*** Exercise materials ***

===== src/rtl/axi_rd_burst_arbiter.sv =====
// Round-robin read-channel arbiter: one AXI4 read transaction per grant,
// tracked from the AR handshake to the final R beat using the captured ARLEN.
// Also flags RLAST/length mismatches and force-releases a stalled owner.
module axi_rd_burst_arbiter #(
    parameter int N_MST   = 4,
    parameter int LEN_W   = 8,
    parameter int TIMEOUT = 1024
) (
    input  logic             ACLK,
    input  logic             ARESETn,
    input  logic [N_MST-1:0] m_arvalid,
    input  logic             s_arready,
    input  logic [LEN_W-1:0] s_arlen,
    input  logic             s_rvalid,
    input  logic             s_rready,
    input  logic             s_rlast,
    output logic [N_MST-1:0] rgrnt,
    output logic             busy,
    output logic             len_err,
    output logic             timeout
);

    localparam int IDX_W = (N_MST > 1) ? $clog2(N_MST) : 1;
    localparam int WD_W  = (TIMEOUT > 1) ? $clog2(TIMEOUT) : 1;
    localparam logic [WD_W-1:0]  WD_LAST    = WD_W'(TIMEOUT - 1);
    localparam logic [IDX_W-1:0] OWNER_INIT = IDX_W'(N_MST - 1);

    typedef enum logic [1:0] {
        IDLE = 2'd0,
        ADDR = 2'd1,
        DATA = 2'd2
    } state_t;

    state_t             state_q, state_d;
    logic [N_MST-1:0]   grant_q, grant_d;
    logic [IDX_W-1:0]   owner_q, owner_d;
    logic [IDX_W-1:0]   last_owner_q, last_owner_d;
    logic [LEN_W-1:0]   beat_cnt_q, beat_cnt_d;
    logic [WD_W-1:0]    wdog_q, wdog_d;
    logic               len_err_q, len_err_d;
    logic               timeout_q, timeout_d;

    logic [IDX_W-1:0]   pick_idx;
    logic               pick_vld;
    logic               ar_hs;
    logic               r_beat;
    logic               wd_expired;
    logic               burst_end;
    logic               do_release;

    // Master index offset+1 places after base, wrapped into 0..N_MST-1.
    function automatic logic [IDX_W-1:0] rr_index(input logic [IDX_W-1:0] base,
                                                  input int offset);
        int sum;
        sum = int'(base) + 1 + offset;
        if (sum >= N_MST) begin
            sum = sum - N_MST;
        end
        return IDX_W'(sum);
    endfunction

    assign ar_hs      = m_arvalid[owner_q] & s_arready;
    assign r_beat     = s_rvalid & s_rready;
    assign wd_expired = (wdog_q == WD_LAST);
    assign burst_end  = (beat_cnt_q == '0) | s_rlast;

    // Round-robin search: first requester starting just after the last owner.
    always_comb begin
        pick_idx = '0;
        pick_vld = 1'b0;
        for (int i = 0; i < N_MST; i++) begin
            if (!pick_vld && m_arvalid[rr_index(last_owner_q, i)]) begin
                pick_vld = 1'b1;
                pick_idx = rr_index(last_owner_q, i);
            end
        end
    end

    // Next-state logic: grant in IDLE, AR handshake in ADDR, beat counting and watchdog in DATA.
    always_comb begin
        state_d      = state_q;
        grant_d      = grant_q;
        owner_d      = owner_q;
        last_owner_d = last_owner_q;
        beat_cnt_d   = beat_cnt_q;
        wdog_d       = wdog_q;
        len_err_d    = 1'b0;
        timeout_d    = 1'b0;
        do_release   = 1'b0;

        case (state_q)
            IDLE: begin
                wdog_d = '0;
                if (pick_vld) begin
                    state_d = ADDR;
                    owner_d = pick_idx;
                    grant_d = N_MST'(1) << pick_idx;
                end
            end
            ADDR: begin
                if (ar_hs) begin
                    beat_cnt_d = s_arlen;
                    wdog_d     = '0;
                    state_d    = DATA;
                end else if (wd_expired) begin
                    do_release = 1'b1;
                    timeout_d  = 1'b1;
                end else begin
                    wdog_d = wdog_q + WD_W'(1);
                end
            end
            DATA: begin
                if (r_beat) begin
                    wdog_d = '0;
                    if (burst_end) begin
                        do_release = 1'b1;
                        len_err_d  = s_rlast ^ (beat_cnt_q == '0);
                    end else begin
                        beat_cnt_d = beat_cnt_q - LEN_W'(1);
                    end
                end else if (wd_expired) begin
                    do_release = 1'b1;
                    timeout_d  = 1'b1;
                end else begin
                    wdog_d = wdog_q + WD_W'(1);
                end
            end
            default: begin
                state_d = IDLE;
                grant_d = '0;
            end
        endcase

        if (do_release) begin
            state_d      = IDLE;
            grant_d      = '0;
            last_owner_d = owner_q;
            beat_cnt_d   = '0;
            wdog_d       = '0;
        end
    end

    // State and output registers; reset drops any grant immediately.
    always_ff @(posedge ACLK or negedge ARESETn) begin
        if (!ARESETn) begin
            state_q      <= IDLE;
            grant_q      <= '0;
            owner_q      <= '0;
            last_owner_q <= OWNER_INIT;
            beat_cnt_q   <= '0;
            wdog_q       <= '0;
            len_err_q    <= 1'b0;
            timeout_q    <= 1'b0;
        end else begin
            state_q      <= state_d;
            grant_q      <= grant_d;
            owner_q      <= owner_d;
            last_owner_q <= last_owner_d;
            beat_cnt_q   <= beat_cnt_d;
            wdog_q       <= wdog_d;
            len_err_q    <= len_err_d;
            timeout_q    <= timeout_d;
        end
    end

    assign rgrnt   = grant_q;
    assign busy    = (state_q != IDLE);
    assign len_err = len_err_q;
    assign timeout = timeout_q;

endmodule

===== config.mk =====
export PLATFORM = sky130hd
export DESIGN_NAME = axi_rd_burst_arbiter
export DESIGN_NICKNAME = d
export VERILOG_FILES = /design/src/rtl/axi_rd_burst_arbiter.sv
export SDC_FILE = /design/constraint.sdc
export NUM_CORES = 1
export LEC_CHECK = 0
export BUFFER_PORTS_ARGS = -buffer_cell sky130_fd_sc_hd__buf_4
export CORE_MARGIN = 1.5
export CORE_UTILIZATION = 55
export DETAILED_ROUTE_END_ITERATION = 10
export GPL_ROUTABILITY_DRIVEN = 1
export HOLD_SLACK_MARGIN = 0.12
export PLACE_DENSITY_LB_ADDON = 0.05
export SLEW_MARGIN = 20
export SYNTH_ARGS = -nofsm -noshare
export SYNTH_HDL_FRONTEND = slang
export SYNTH_SLANG_ARGS = --single-unit

===== constraint.sdc =====
create_clock -name ACLK -period 6.3 [get_ports ACLK]
set_clock_uncertainty 0.15 [all_clocks]
set_input_delay 0.315 -clock ACLK [delete_from_list [all_inputs] [get_ports ACLK]]
set_output_delay 0.315 -clock ACLK [all_outputs]
set_load 0.1 [all_outputs]

# Yosys cells after proc, flatten, opt, wreduce, memory -nomap -nowiden
# Cells that the tools add are included.
[op_classes]
n_reduce_logical = 16
addsub = 10
shifts = 1
eq_ne = 9
mux = 49
magnitude_cmp = 9
bitwise_logic = 4
[ops]
columns = ["operator", "count"]
rows = [
  ["two-way mux 10 bit", 4],
  ["two-way mux 8 bit", 4],
  ["case mux 10 bit (3 select lines)", 1],
  ["two-way mux 2 bit", 11],
  ["two-way mux 1 bit", 17],
  ["case mux 8 bit (2 select lines)", 1],
  ["less-than comparator 2 x 3 -> 1 bit, second input constant", 5],
  ["greater-or-equal comparator 4 x 3 -> 1 bit, second input constant", 3],
  ["inequality test 3 bit, second input constant", 4],
  ["adder 10 x 1 -> 10 bit, second input constant", 1],
  ["binary-select mux 1 bit (select 2 bit)", 5],
  ["equality test 10 bit, second input constant", 1],
  ["adder 3 x 2 -> 4 bit, second input constant", 2],
  ["zero test 8 bit", 1],
  ["two-way mux 4 bit", 2],
  ["case mux 4 bit (2 select lines)", 1],
  ["subtractor 2 x 1 -> 2 bit, second input constant", 4],
  ["subtractor 8 x 1 -> 8 bit, second input constant", 1],
  ["case mux 2 bit (3 select lines)", 1],
  ["adder 3 x 1 -> 4 bit, second input constant", 1],
  ["case mux 1 bit (2 select lines)", 2],
  ["AND reduction 2 bit", 2],
  ["AND reduction 4 bit", 1],
  ["nonzero test 4 bit", 1],
  ["other kinds (17)", 22],
]
[totals]
wordCells = 106
out_inout_bits = 7
ff_bits = 30
in_bits = 18

# Logic depth before layout (Yosys ltp)
[logic_depth]
word_depth = 19
depth_mapped = 11
mapped_depth_nobuf = 10

# Worst setup path after synthesis
# OpenSTA, ideal clock, no wires.
[synth_timing]
kind = "register to register"
from = "register beat_cnt_q[0]"
to = "register state_q[0]"
t_required_ns = 6.025
path_slack_ns = 2.972
synth_period_minus_slack_ns = 3.328
stages_incl_launch_ff = 11
setup_ns = 0.125
arrival_ns = 3.053
n_path_buf = 1
path_cell_list = "dfrtp_1 > inv_1 > ha_1 > or4b_2 > or4_1 > ha_1 > or3_1 > a221o_1 > buf_6 > nand2_1 > mux2_2"
[synth_via]
elab_chain_cells = 7
word_cells_on_any_way = 10
cone_classes = "eq/ne (3); mux (4); bitwise (1); reduce/logical (2)"
[synth_lines]
columns = ["item", "line", "text"]
rows = [
  ["start: declaration", "38", "logic [LEN_W-1:0] beat_cnt_q, beat_cnt_d;"],
  ["start signal: assignment", "159", "beat_cnt_q <= beat_cnt_d;"],
  ["zero test 8 bit (*)", "65", "assign burst_end = (beat_cnt_q == '0) | s_rlast;"],
  ["OR 1 bit (*)", "65", ""],
  ["two-way mux 1 bit (*)", "115", "if (burst_end) begin"],
  ["two-way mux 1 bit (*)", "113", "if (r_beat) begin"],
  ["case mux 1 bit (2 select lines) (*)", "91", "case (state_q)"],
  ["inequality test 3 bit (no source line) / inequality test 2 bit (equally long branches)", "n/a", ""],
  ["AND reduction 3 bit (no source line)", "n/a", ""],
  ["end signal: assignment", "155", "state_q <= state_d;"],
  ["end: declaration", "34", "state_t state_q, state_d;"],
]
# Mark *: on every way between the ends. The rest lies on a longest branch, timed or not.
# A chain may end at the register's enable or synchronous reset.

# Worst setup path in the final report
[layout_timing]
from = "register beat_cnt_q[0]"
to = "register beat_cnt_q[4]"
[layout_via]
elab_chain_cells = 7
word_cells_on_any_way = 15
cone_classes = "add/sub (1); eq/ne (3); mux (7); bitwise (1); reduce/logical (3)"
[layout_lines]
columns = ["item"]
rows = [
  ["branches (longest 7 deep; another with subtractor 8 x 1 -> 8 bit)"],
]
# Parallel ways; which one is timed is not known. The select of a mux whose other input is x is not followed.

*** End of Exercise materials ***

▶ _Your task_
Up to and including the line that contains "parameter int LEN_W", restate word for word every line of the entries, starting from the first.

▶ _Task solution_
===== src/rtl/axi_rd_burst_arbiter.sv =====
// Round-robin read-channel arbiter: one AXI4 read transaction per grant,
// tracked from the AR handshake to the final R beat using the captured ARLEN.
// Also flags RLAST/length mismatches and force-releases a stalled owner.
module axi_rd_burst_arbiter #(
    parameter int N_MST   = 4,
    parameter int LEN_W   = 8,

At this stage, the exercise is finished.